Wednesday, December 10, 2014

Seven Key Points from the CIA Torture Report

The Senate Intelligence Committee has issued a report condemning the CIA for its use of torture under the Bush administration. The report detailed the brutality of the agency's torture practices, their ineffectiveness in delivering information, the detainees who were wrongfully held, the CIA's deception regarding the effectiveness of the program and the program's lack of oversight, among other findings. The committee's chairwoman, Sen. Dianne Feinstein (D-CA), called the program “a stain on our values and our history.” She continued, “History will judge us by our commitment to a just society governed by law and the willingness to face an ugly truth and say ‘never again.’ ” The New York Times outlined  7 Key Points From the C.I.A. Torture Report:

1. The C.I.A.’s interrogation techniques were more brutal and employed more extensively than the agency portrayed.
The report describes extensive waterboarding as a “series of near drownings” and suggests that more prisoners were subjected to waterboarding than the three prisoners the C.I.A. has acknowledged in the past. The report also describes detainees being subjected to sleep deprivation for up to a week, medically unnecessary “rectal feeding” and death threats. Conditions at one prison, described by a clandestine officer as a “dungeon,” were blamed for the death of a detainee, and the harsh techniques were described as leading to “psychological and behavioral issues, including hallucinations, paranoia, insomnia, and attempts at self-harm and self-mutilation.”
Waterboarding is called “a series of near-drownings” (Page 86)
• Detainees with psychological and behavioral issues (Page 114)

2. The C.I.A. interrogation program was mismanaged and was not subject to adequate oversight.
The report cites dissatisfaction among intelligence officers about the competence and training of interrogators. Those found to have violated agency policy were “rarely held accountable.” The architects of the program had never carried out a real interrogation. The report states that the C.I.A. resisted congressional oversight, restricted access to information, declined to answer questions about the program and “impeded oversight” by the agency's inspector general by providing false information.
An officer with no previous experience conducting interrogations (Page 50)
• C.I.A. officers were "rarely held accountable" for death, injury or wrongful detention. (Page 14)

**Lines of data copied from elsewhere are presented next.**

Context: an optimization exercise on an open-source flow, tuned for small area, a short achievable clock period and few clock cycles per item. The choices shown serve that exercise and are no tape-out recipe.
At most, simulation tests tie the RTL to the original design; equivalence was not proved.

==> exp/nickel <==
## mm_pe_stream
module mm_pe_stream
#(
  parameter int W         = mm_pe_stream_pkg::PE_W,
  parameter int MAX_WORDS = mm_pe_stream_pkg::PE_MAX_WORDS,
  parameter int CNT_W     = mm_pe_stream_pkg::PE_CNT_W
) (
  input  logic             clk,
  input  logic             rstn,
  input  logic             start,
  input  logic [CNT_W-1:0] n_words,
  input  logic [W-1:0]     x_j,
  input  logic [W-1:0]     m_prime,
  input  logic [W-1:0]     s_hi,
  input  logic             in_valid,
  output logic             in_ready,
  input  logic [W-1:0]     y_i,
  input  logic [W-1:0]     m_i,
  input  logic [W-1:0]     s_i,
  output logic             out_valid,
  input  logic             out_ready,
  output logic [W-1:0]     out_word,
  output logic [W-1:0]     out_top,
  output logic             busy,
  output logic             done,
  output logic             err
);
  localparam int SW = mm_pe_stream_pkg::PE_SUM_W;
  localparam int CW = mm_pe_stream_pkg::PE_CARRY_W;
  logic [2:0]       r_ph;
  logic             r_busy, r_done, r_err;
  logic             r_irdy;         
  logic             r_room;         
  logic [2:0]       r_cr;           
  logic             r_first;        
  logic [CNT_W-1:0] r_cnt;          
  logic [24:0]      r_xd;           
  ...
Settings: LEC_CHECK=0, CAP_MARGIN=20, CORE_MARGIN=2, CORE_UTILIZATION=60, SLEW_MARGIN=60; clock period 12.5 ns.
run.sh (not shown) runs the stock make flow with config.mk's settings and CLKGATE_MAP_FILE= SYNTH_SCRIPT=/design/flow/synth_recipe.tcl, a recipe that flattens the netlist after the stock synthesis.
==> inputs of exp/lagoon, as changes to exp/nickel <==
--- a/flow/design.v
+++ b/flow/design.v
@@ -1097,27 +1097,25 @@
   logic             r_ov;
   logic [W-1:0]     r_out;
   logic [W-1:0]     r_qb [3];
   logic [1:0]       r_qn, r_wp, r_rp;
   logic [2*SW-1:0]  w_rows;
   logic [SW-1:0]    w_t;
   logic [24:0]      w_rec;
-  logic             w_idle;
-  assign w_idle = (r_ph == mm_pe_stream_pkg::PH_IDLE);
   mm_pe_mac u_mac (
     .i_xd   (r_xd),
     .i_qd   (r_qd),
     .i_y    (r_y),
     .i_m    (r_m),
     .i_s    (r_s),
     .o_rows (w_rows)
   );
   assign w_t = r_rows[SW-1:0] + r_rows[2*SW-1:SW] + SW'(r_c);
   mm_pe_booth_rec u_rec (
-    .i_v (w_idle ? m_prime : w_t[W-1:0]),
+    .i_v (r_ph == mm_pe_stream_pkg::PH_IDLE ? m_prime : w_t[W-1:0]),
     .o_d (w_rec)
   );
   logic [24:0] w_xrec;
   mm_pe_booth_rec u_xrec (
     .i_v (x_j),
     .o_d (w_xrec)
   );
@@ -1221,22 +1219,22 @@
           end
         end
         default: r_ph <= mm_pe_stream_pkg::PH_IDLE;
       endcase
     end
   end
   always_ff @(posedge clk) begin
-    if (w_idle) begin
-      r_xd <= w_xrec;
-      r_c  <= '0;
+    if (w_start && w_legal) begin
+      r_xd  <= w_xrec;
+      r_top <= s_hi;
+      r_c   <= '0;
     end
-    if (w_start && w_legal) r_top <= s_hi;
-    if (w_idle) r_cnt <= n_words;
-    else        r_cnt <= w_cnt_n;
-    if (w_idle || w_cs_q) r_qd <= w_rec;
+    if (w_start && w_legal) r_cnt <= n_words;
+    else                    r_cnt <= w_cnt_n;
+    if ((w_start && w_legal) || w_cs_q) r_qd <= w_rec;
     r_y <= (w_sel_t || w_ins_f) ? '0 : y_i;
     r_m <= w_sel_t ? w_t[W-1:0] : ((r_ph == mm_pe_stream_pkg::PH_P1 || w_ins_f) ? '0 : m_i);
     r_s <= w_ins_f ? r_top : (w_sel_t ? '0 : s_i);
     r_rows <= w_rows;
     if (w_cs_w0 || w_push) r_c <= w_t[SW-1:W];
     if (w_cs_f) r_top <= w_t[2*W-1:W];
   end
@@ -1259,10 +1257,10 @@
     end
   end
   always_ff @(posedge clk) begin
     if (w_free) begin
       if (r_qn != 2'd0) r_out <= r_qb[r_rp];
       else if (w_push)  r_out <= w_t[W-1:0];
     end
-    if (w_push) r_qb[r_wp] <= w_t[W-1:0];
+    if (w_buf_in) r_qb[r_wp] <= w_t[W-1:0];
   end
 endmodule
- CORE_UTILIZATION: 60 -> 40
- SLEW_MARGIN: 60 -> 80
==> inputs of exp/xenon, as changes to exp/nickel <==
--- a/flow/design.v
+++ b/flow/design.v
@@ -1097,27 +1097,25 @@
   logic             r_ov;
   logic [W-1:0]     r_out;
   logic [W-1:0]     r_qb [3];
   logic [1:0]       r_qn, r_wp, r_rp;
   logic [2*SW-1:0]  w_rows;
   logic [SW-1:0]    w_t;
   logic [24:0]      w_rec;
-  logic             w_idle;
-  assign w_idle = (r_ph == mm_pe_stream_pkg::PH_IDLE);
   mm_pe_mac u_mac (
     .i_xd   (r_xd),
     .i_qd   (r_qd),
     .i_y    (r_y),
     .i_m    (r_m),
     .i_s    (r_s),
     .o_rows (w_rows)
   );
   assign w_t = r_rows[SW-1:0] + r_rows[2*SW-1:SW] + SW'(r_c);
   mm_pe_booth_rec u_rec (
-    .i_v (w_idle ? m_prime : w_t[W-1:0]),
+    .i_v (r_ph == mm_pe_stream_pkg::PH_IDLE ? m_prime : w_t[W-1:0]),
     .o_d (w_rec)
   );
   logic [24:0] w_xrec;
   mm_pe_booth_rec u_xrec (
     .i_v (x_j),
     .o_d (w_xrec)
   );
@@ -1221,22 +1219,22 @@
           end
         end
         default: r_ph <= mm_pe_stream_pkg::PH_IDLE;
       endcase
     end
   end
   always_ff @(posedge clk) begin
-    if (w_idle) begin
-      r_xd <= w_xrec;
-      r_c  <= '0;
+    if (w_start && w_legal) begin
+      r_xd  <= w_xrec;
+      r_top <= s_hi;
+      r_c   <= '0;
     end
-    if (w_start && w_legal) r_top <= s_hi;
-    if (w_idle) r_cnt <= n_words;
-    else        r_cnt <= w_cnt_n;
-    if (w_idle || w_cs_q) r_qd <= w_rec;
+    if (w_start && w_legal) r_cnt <= n_words;
+    else                    r_cnt <= w_cnt_n;
+    if ((w_start && w_legal) || w_cs_q) r_qd <= w_rec;
     r_y <= (w_sel_t || w_ins_f) ? '0 : y_i;
     r_m <= w_sel_t ? w_t[W-1:0] : ((r_ph == mm_pe_stream_pkg::PH_P1 || w_ins_f) ? '0 : m_i);
     r_s <= w_ins_f ? r_top : (w_sel_t ? '0 : s_i);
     r_rows <= w_rows;
     if (w_cs_w0 || w_push) r_c <= w_t[SW-1:W];
     if (w_cs_f) r_top <= w_t[2*W-1:W];
   end
@@ -1259,10 +1257,10 @@
     end
   end
   always_ff @(posedge clk) begin
     if (w_free) begin
       if (r_qn != 2'd0) r_out <= r_qb[r_rp];
       else if (w_push)  r_out <= w_t[W-1:0];
     end
-    if (w_push) r_qb[r_wp] <= w_t[W-1:0];
+    if (w_buf_in) r_qb[r_wp] <= w_t[W-1:0];
   end
 endmodule
- CORE_UTILIZATION: 60 -> 40
- SLEW_MARGIN: 60 -> 20
==> notes <==
In exp/xenon the clock-buffer cell count is higher than in exp/lagoon, by 9. Sequential share of layout area: exp/nickel is higher than exp/lagoon (2.0 points). Worst setup slack: exp/nickel is better than exp/xenon (520 ps). Clock skew, highest first: exp/xenon, exp/nickel, exp/lagoon. First-iteration DRC count, lowest first: exp/lagoon, exp/xenon, exp/nickel.
Testbench counts of exp/lagoon, summed over its fixed seeds: cycles 13,915, words 13,043.
Testbench counts of exp/xenon, summed over its fixed seeds: cycles 13,915, words 13,043.
Only the layout flow was run in exp/nickel; the RTL was not checked for function there.

afterwards: timing with drivers on the ports:
In the flow no input, the clock included, has a driving cell. The finished layouts below were timed again as built, in two steps. Step 1, drivers: a clkbuf_16 drives clk and a buf_2 each remaining input, both assumed. Step 2 moves the port delays by t, midway between the first and last clock arrival at a register: inputs arrive t later, outputs are due t later. That takes back most of the time a late clock gives input paths. a / b / c = no drivers / after step 1 / after step 2; a / b = the first two.
run	t (ns)	setup slack, ns	worst hold slack (ns)	worst slew at a driven data input, ns	cell pins on the clock port's net
exp/nickel	0.611	7.809 / 7.849 / 7.239	0.390 / 0.390 / 0.390	0.05	1
exp/lagoon	0.638	7.699 / 7.731 / 7.093	0.390 / 0.390 / 0.390	0.08	1
exp/xenon	0.620	7.288 / 7.288 / 6.721	0.380 / 0.380 / 0.380	0.08	1
After both steps setup and hold are still met in every run listed. For exp/lagoon, which loses most, drivers alone change the setup slack by +0.032 ns; drivers and shift together by -0.606 ns.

3. The C.I.A. misled members of Congress and the White House about the effectiveness and extent of its brutal interrogation techniques.
The report says that the C.I.A. provided false and misleading information to members of Congress, the White House and the director of national intelligence about the program’s effectiveness. It asserts that a review of cases, in which the agency claims to have collected “actionable intelligence” it would have been unable to obtain by other means, calls into question the connection between the information and any “counterterrorism success.”
How the C.I.A. represented the program’s effectiveness (Page 172)
• Examples of inaccurate C.I.A. testimony (Page 462)

4. Interrogators in the field who tried to stop the brutal techniques were repeatedly overruled by senior C.I.A. officials.
C.I.A. personnel reported on multiple occasions to being “disturbed” by waterboarding and concerned over its legality. Officials, including the program’s architects, described the interrogation as a “template for future interrogation” of detainees. In one instance, a senior official pushed back against concern over the “legal limit” of brutal interrogation techniques by stating that the “guidelines for this activity” had been “vetted at the most senior levels of the agency.”
C.I.A. personnel concerned over waterboarding (Page 44)
Counterterrorism official pushes back on questions of legality. (Page 43)

5. The C.I.A. repeatedly underreported the number of people it detained and subjected to harsh interrogation techniques under the program.
The report states that the C.I.A. never produced an accurate count or list of those it had detained or subjected to brutal interrogation techniques. The agency said it detained “fewer than 100 individuals,” but a review of agency records indicated that it held 119. It also underreported the number of detainees who were subjected to torture.
C.I.A. director “instructed me to keep the detainee number at 98” (Page 15)

6. At least 26 detainees were wrongfully held and did not meet the government’s standard for detention.
The report found that at least 26 detainees “were wrongfully held,” including an “intellectually challenged” man who was used as “leverage” to obtain information from a family member, two former intelligence sources and two individuals identified as threats by a detainee subjected to torture. Agency records were often incomplete and, in some cases, lacked sufficient information to justify keeping detainees in custody.
Of 119 detainees, at least 26 were “wrongfully held.” (Page 14)

7. The C.I.A. leaked classified information to journalists, exaggerating the success of interrogation methods in an effort to gain public support.
The report found that the C.I.A. provided classified information to journalists but that the agency did not push to prosecute or investigate many of the leaks. C.I.A. officials asked officers to “compile information on the success” of the program to be shared with the news media in order to shape public opinion. The C.I.A. also mischaracterized events and provided false or incomplete information to the news media in an effort to gain public support.